> Task objective
In the data, extract each line that holds the string "placement".

[Material for this task — start]

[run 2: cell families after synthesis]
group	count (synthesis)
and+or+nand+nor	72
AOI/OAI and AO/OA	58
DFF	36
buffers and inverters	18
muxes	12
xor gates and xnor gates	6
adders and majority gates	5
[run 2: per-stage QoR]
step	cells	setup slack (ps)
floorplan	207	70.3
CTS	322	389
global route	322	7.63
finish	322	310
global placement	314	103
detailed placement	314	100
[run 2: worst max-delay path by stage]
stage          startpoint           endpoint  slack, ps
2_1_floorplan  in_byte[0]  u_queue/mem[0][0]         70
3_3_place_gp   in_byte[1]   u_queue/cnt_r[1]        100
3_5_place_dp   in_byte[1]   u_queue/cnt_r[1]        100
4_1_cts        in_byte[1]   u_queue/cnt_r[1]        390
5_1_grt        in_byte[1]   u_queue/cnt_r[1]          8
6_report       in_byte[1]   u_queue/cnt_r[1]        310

[Material for this task — finish]
[Material for this task — start]

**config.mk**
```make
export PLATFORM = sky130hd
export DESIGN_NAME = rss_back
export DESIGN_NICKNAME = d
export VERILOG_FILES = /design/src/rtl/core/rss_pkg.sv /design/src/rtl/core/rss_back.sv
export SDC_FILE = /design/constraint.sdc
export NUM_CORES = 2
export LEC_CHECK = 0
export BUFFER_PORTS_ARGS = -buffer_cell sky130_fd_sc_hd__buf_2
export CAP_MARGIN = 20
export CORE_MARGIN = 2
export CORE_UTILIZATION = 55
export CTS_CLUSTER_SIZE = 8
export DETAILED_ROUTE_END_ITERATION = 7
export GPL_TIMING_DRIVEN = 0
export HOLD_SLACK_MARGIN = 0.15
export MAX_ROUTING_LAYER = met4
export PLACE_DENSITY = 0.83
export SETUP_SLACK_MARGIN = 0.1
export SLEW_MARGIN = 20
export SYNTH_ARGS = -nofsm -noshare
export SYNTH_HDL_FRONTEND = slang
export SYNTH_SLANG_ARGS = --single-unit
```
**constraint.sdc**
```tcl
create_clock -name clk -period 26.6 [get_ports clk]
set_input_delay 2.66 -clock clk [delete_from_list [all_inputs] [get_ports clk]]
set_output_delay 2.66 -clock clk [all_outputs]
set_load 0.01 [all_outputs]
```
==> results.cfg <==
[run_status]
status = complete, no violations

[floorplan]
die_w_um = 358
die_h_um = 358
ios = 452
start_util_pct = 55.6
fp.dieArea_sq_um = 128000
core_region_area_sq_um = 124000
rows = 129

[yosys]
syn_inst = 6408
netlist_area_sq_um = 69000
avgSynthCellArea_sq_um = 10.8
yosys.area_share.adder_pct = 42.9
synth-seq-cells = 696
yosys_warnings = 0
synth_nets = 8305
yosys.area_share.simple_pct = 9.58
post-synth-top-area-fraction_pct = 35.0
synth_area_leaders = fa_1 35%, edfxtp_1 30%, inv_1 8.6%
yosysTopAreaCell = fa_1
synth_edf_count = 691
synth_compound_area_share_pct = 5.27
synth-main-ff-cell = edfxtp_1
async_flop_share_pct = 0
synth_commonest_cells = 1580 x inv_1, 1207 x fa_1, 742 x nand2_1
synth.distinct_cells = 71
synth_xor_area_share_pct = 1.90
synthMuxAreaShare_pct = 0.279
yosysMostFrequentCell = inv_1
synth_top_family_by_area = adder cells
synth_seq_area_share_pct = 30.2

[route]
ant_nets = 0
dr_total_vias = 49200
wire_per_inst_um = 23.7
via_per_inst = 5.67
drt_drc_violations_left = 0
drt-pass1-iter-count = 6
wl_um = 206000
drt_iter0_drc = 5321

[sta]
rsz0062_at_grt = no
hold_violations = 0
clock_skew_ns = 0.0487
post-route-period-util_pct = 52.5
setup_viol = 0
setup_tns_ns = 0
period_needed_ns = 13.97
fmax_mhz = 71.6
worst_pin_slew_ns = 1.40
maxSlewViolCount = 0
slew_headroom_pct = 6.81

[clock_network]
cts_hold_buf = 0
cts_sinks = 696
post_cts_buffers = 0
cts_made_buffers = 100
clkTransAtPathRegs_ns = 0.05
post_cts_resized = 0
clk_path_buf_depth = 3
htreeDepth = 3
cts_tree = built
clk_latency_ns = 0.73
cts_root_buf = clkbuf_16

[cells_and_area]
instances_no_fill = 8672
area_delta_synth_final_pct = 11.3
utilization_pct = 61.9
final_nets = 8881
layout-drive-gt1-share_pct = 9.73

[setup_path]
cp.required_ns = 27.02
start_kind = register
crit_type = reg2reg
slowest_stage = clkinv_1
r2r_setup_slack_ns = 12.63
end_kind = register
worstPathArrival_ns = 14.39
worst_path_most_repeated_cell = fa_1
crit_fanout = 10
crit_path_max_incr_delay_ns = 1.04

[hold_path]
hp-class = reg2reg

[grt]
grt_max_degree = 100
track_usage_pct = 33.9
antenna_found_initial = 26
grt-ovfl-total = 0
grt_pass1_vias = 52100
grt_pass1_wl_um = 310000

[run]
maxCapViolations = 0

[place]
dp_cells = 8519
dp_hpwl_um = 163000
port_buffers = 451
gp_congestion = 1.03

[Material for this task — finish]

> Exercise answer
global placement	314	103
detailed placement	314	100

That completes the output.